### What you will do
Every line from the one containing "endpoints found under the setup margin: 3 / 3" to the one containing "export HOLD_SLACK_MARGIN = 0.15" in the records below, both included, must be set down exactly, and no other line.

### Exercise input
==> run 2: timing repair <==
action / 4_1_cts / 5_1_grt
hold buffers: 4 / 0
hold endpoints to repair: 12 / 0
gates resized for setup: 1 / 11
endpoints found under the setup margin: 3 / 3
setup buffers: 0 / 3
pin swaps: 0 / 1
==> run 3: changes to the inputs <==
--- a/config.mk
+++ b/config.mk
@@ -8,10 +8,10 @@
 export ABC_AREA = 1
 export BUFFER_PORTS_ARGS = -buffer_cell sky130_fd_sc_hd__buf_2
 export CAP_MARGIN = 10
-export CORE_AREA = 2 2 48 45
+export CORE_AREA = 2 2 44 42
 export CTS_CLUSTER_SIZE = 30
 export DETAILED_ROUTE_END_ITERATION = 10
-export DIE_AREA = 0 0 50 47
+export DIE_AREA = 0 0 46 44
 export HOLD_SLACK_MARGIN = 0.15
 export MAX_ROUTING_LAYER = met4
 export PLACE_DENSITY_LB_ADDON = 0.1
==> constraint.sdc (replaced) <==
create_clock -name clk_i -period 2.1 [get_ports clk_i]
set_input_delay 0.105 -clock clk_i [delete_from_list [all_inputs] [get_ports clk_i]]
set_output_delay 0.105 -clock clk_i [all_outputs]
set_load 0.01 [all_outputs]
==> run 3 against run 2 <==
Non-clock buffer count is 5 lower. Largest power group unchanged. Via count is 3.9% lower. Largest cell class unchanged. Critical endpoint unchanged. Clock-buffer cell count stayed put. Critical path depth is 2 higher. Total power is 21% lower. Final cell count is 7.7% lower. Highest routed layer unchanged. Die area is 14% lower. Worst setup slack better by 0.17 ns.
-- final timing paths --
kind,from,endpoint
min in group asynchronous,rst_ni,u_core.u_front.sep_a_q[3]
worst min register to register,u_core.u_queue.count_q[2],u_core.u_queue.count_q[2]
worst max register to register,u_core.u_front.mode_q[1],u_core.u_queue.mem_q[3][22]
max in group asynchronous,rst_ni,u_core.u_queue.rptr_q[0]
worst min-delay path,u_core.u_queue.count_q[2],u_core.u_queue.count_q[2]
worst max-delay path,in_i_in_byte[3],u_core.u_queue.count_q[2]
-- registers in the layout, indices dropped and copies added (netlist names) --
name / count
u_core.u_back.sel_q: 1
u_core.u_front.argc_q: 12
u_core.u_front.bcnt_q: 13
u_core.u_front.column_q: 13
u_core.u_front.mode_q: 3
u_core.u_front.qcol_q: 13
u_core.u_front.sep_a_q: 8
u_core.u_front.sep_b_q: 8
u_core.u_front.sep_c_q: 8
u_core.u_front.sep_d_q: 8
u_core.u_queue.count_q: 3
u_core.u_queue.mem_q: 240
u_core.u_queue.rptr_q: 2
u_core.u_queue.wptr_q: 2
File: src/hw/rtl/bdeq_cell.sv
// One storage cell of the deque: a word of the front-first chain and a word
// of the rear-first chain.
`timescale 1ns / 1ps

module bdeq_cell (
  input  logic                              clk_i,
  input  bdeq_pkg::cell_ctrl_t              ctrl_i,
  input  logic                              at_count_i,
  input  logic signed [bdeq_pkg::DATA_W-1:0] fwd_near_i,
  input  logic signed [bdeq_pkg::DATA_W-1:0] fwd_far_i,
  input  logic signed [bdeq_pkg::DATA_W-1:0] rev_near_i,
  input  logic signed [bdeq_pkg::DATA_W-1:0] rev_far_i,
  output logic signed [bdeq_pkg::DATA_W-1:0] fwd_o,
  output logic signed [bdeq_pkg::DATA_W-1:0] rev_o
);
  import bdeq_pkg::*;

  logic signed [DATA_W-1:0] fwd_q, fwd_d;
  logic signed [DATA_W-1:0] rev_q, rev_d;

  // Front-first chain word
  always_comb begin
    unique case (ctrl_i.fwd_op)
      OP_HOLD:   fwd_d = fwd_q;
      OP_GROW:   fwd_d = fwd_near_i;
      OP_SHRINK: fwd_d = fwd_far_i;
      OP_APPEND: fwd_d = at_count_i ? ctrl_i.value : fwd_q;
      default:   fwd_d = fwd_q;
    endcase
  end

  // Rear-first chain word
  always_comb begin
    unique case (ctrl_i.rev_op)
      OP_HOLD:   rev_d = rev_q;
      OP_GROW:   rev_d = rev_near_i;
      OP_SHRINK: rev_d = rev_far_i;
      OP_APPEND: rev_d = at_count_i ? ctrl_i.value : rev_q;
      default:   rev_d = rev_q;
    endcase
  end

  // Payload only; dead words are never shown
  always_ff @(posedge clk_i) begin
    fwd_q <= fwd_d;
    rev_q <= rev_d;
  end

  assign fwd_o = fwd_q;
  assign rev_o = rev_q;

endmodule
$ cat config.mk
export PLATFORM = sky130hd
export DESIGN_NAME = lcds_ram
export DESIGN_NICKNAME = d
export VERILOG_FILES = /design/src/design/lcds_ram.sv
export SDC_FILE = /design/constraint.sdc
export NUM_CORES = 1
export LEC_CHECK = 0
export BUFFER_PORTS_ARGS = -buffer_cell sky130_fd_sc_hd__buf_2
export CAP_MARGIN = 25
export CORE_UTILIZATION = 29
export CTS_BUF_LIST = sky130_fd_sc_hd__clkbuf_16
export DETAILED_ROUTE_END_ITERATION = 16
export GPL_TIMING_DRIVEN = 0
export SLEW_MARGIN = 20
export SYNTH_ARGS = -nofsm -noshare
export SYNTH_HDL_FRONTEND = slang
export SYNTH_SLANG_ARGS = --single-unit
$ cat constraint.sdc
create_clock -name clk_i -period 8.05 [get_ports clk_i]
set_input_delay 0.4025 -clock clk_i [delete_from_list [all_inputs] [get_ports clk_i]]
set_output_delay 0.4025 -clock clk_i [all_outputs]
set_load 0.01 [all_outputs]
## config.mk

```make
export PLATFORM = sky130hd
export DESIGN_NAME = lcds_div
export DESIGN_NICKNAME = d
export VERILOG_FILES = /design/src/design/lcds_pkg.sv /design/src/design/lcds_div.sv
export SDC_FILE = /design/constraint.sdc
export NUM_CORES = 1
export LEC_CHECK = 0
export BUFFER_PORTS_ARGS = -buffer_cell sky130_fd_sc_hd__buf_2
export CAP_MARGIN = 20
export CORE_ASPECT_RATIO = 1.5
export CORE_MARGIN = 8
export CORE_UTILIZATION = 40
export DETAILED_ROUTE_END_ITERATION = 8
export GPL_TIMING_DRIVEN = 0
export MAX_ROUTING_LAYER = met4
export PLACE_DENSITY = 0.59
export SYNTH_ARGS = -nofsm -noshare
export SYNTH_HDL_FRONTEND = slang
export SYNTH_SLANG_ARGS = --single-unit
```

## constraint.sdc

```tcl
create_clock -name clk_i -period 3.35 [get_ports clk_i]
set_clock_uncertainty 0.05 [all_clocks]
set_input_delay 0.5025 -clock clk_i [delete_from_list [all_inputs] [get_ports clk_i]]
set_output_delay 0.5025 -clock clk_i [all_outputs]
set_load 0.005 [all_outputs]
```
File: src/rtl/npe_ctrl.sv
// npe_ctrl: sequencer for load, pivot scan, target scan, swap, suffix reverse and emit
// drives npe_pkg::dp_cmd_t commands into npe_dpath, reads npe_pkg::dp_status_t
// depends on npe_pkg
module npe_ctrl (
    input  logic                aclk,
    input  logic                aresetn,
    input  logic                s_valid,
    output logic                s_ready,
    input  logic                s_operation,
    input  npe_pkg::dp_status_t st,
    output npe_pkg::dp_cmd_t    cmd
);

    typedef enum logic [2:0] {
        S_IDLE,
        S_CHECK,
        S_SCAN,
        S_TGT,
        S_SWAP,
        S_REV,
        S_REV2,
        S_EMIT
    } state_t;

    state_t state_reg, state_next;

    always_ff @(posedge aclk) begin
        if (!aresetn) begin
            state_reg <= S_IDLE;
        end else begin
            state_reg <= state_next;
        end
    end

    assign s_ready = (state_reg == S_IDLE);

    always_comb begin
        state_next = state_reg;
        cmd        = npe_pkg::DP_NOP;
        case (state_reg)
            S_IDLE: begin
                if (s_valid) begin
                    if (s_operation == npe_pkg::OP_LOAD) begin
                        cmd = npe_pkg::DP_LOAD;
                    end else begin
                        cmd        = npe_pkg::DP_START;
                        state_next = S_CHECK;
                    end
                end
            end
            S_CHECK: begin
                if (st.len_lt2) begin
                    cmd        = npe_pkg::DP_FIN;
                    state_next = S_EMIT;
                end else begin
                    cmd        = npe_pkg::DP_SCAN_RD;
                    state_next = S_SCAN;
                end
            end
            S_SCAN: begin
                if (st.less_ab) begin
                    cmd        = npe_pkg::DP_PIVOT;
                    state_next = S_TGT;
                end else if (st.i_one) begin
                    cmd        = npe_pkg::DP_FIN;
                    state_next = S_EMIT;
                end else begin
                    cmd = npe_pkg::DP_SCAN_STEP;
                end
            end
            S_TGT: begin
                if (st.less_pb) begin
                    cmd        = npe_pkg::DP_SWAP_A;
                    state_next = S_SWAP;
                end else begin
                    cmd = npe_pkg::DP_TGT_STEP;
                end
            end
            S_SWAP: begin
                cmd        = npe_pkg::DP_SWAP_B;
                state_next = S_REV;
            end
            S_REV: begin
                if (st.rev_more) begin
                    cmd        = npe_pkg::DP_REV_A;
                    state_next = S_REV2;
                end else begin
                    cmd        = npe_pkg::DP_DONE;
                    state_next = S_EMIT;
                end
            end
            S_REV2: begin
                cmd        = npe_pkg::DP_REV_B;
                state_next = S_REV;
            end
            S_EMIT: begin
                if (st.out_free) begin
                    cmd = npe_pkg::DP_EMIT_OUT;
                    if (st.last) begin
                        state_next = S_IDLE;
                    end
                end
            end
            default: begin
                state_next = S_IDLE;
            end
        endcase
    end

endmodule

### Output
endpoints found under the setup margin: 3 / 3
setup buffers: 0 / 3
pin swaps: 0 / 1
==> run 3: changes to the inputs <==
--- a/config.mk
+++ b/config.mk
@@ -8,10 +8,10 @@
 export ABC_AREA = 1
 export BUFFER_PORTS_ARGS = -buffer_cell sky130_fd_sc_hd__buf_2
 export CAP_MARGIN = 10
-export CORE_AREA = 2 2 48 45
+export CORE_AREA = 2 2 44 42
 export CTS_CLUSTER_SIZE = 30
 export DETAILED_ROUTE_END_ITERATION = 10
-export DIE_AREA = 0 0 50 47
+export DIE_AREA = 0 0 46 44
 export HOLD_SLACK_MARGIN = 0.15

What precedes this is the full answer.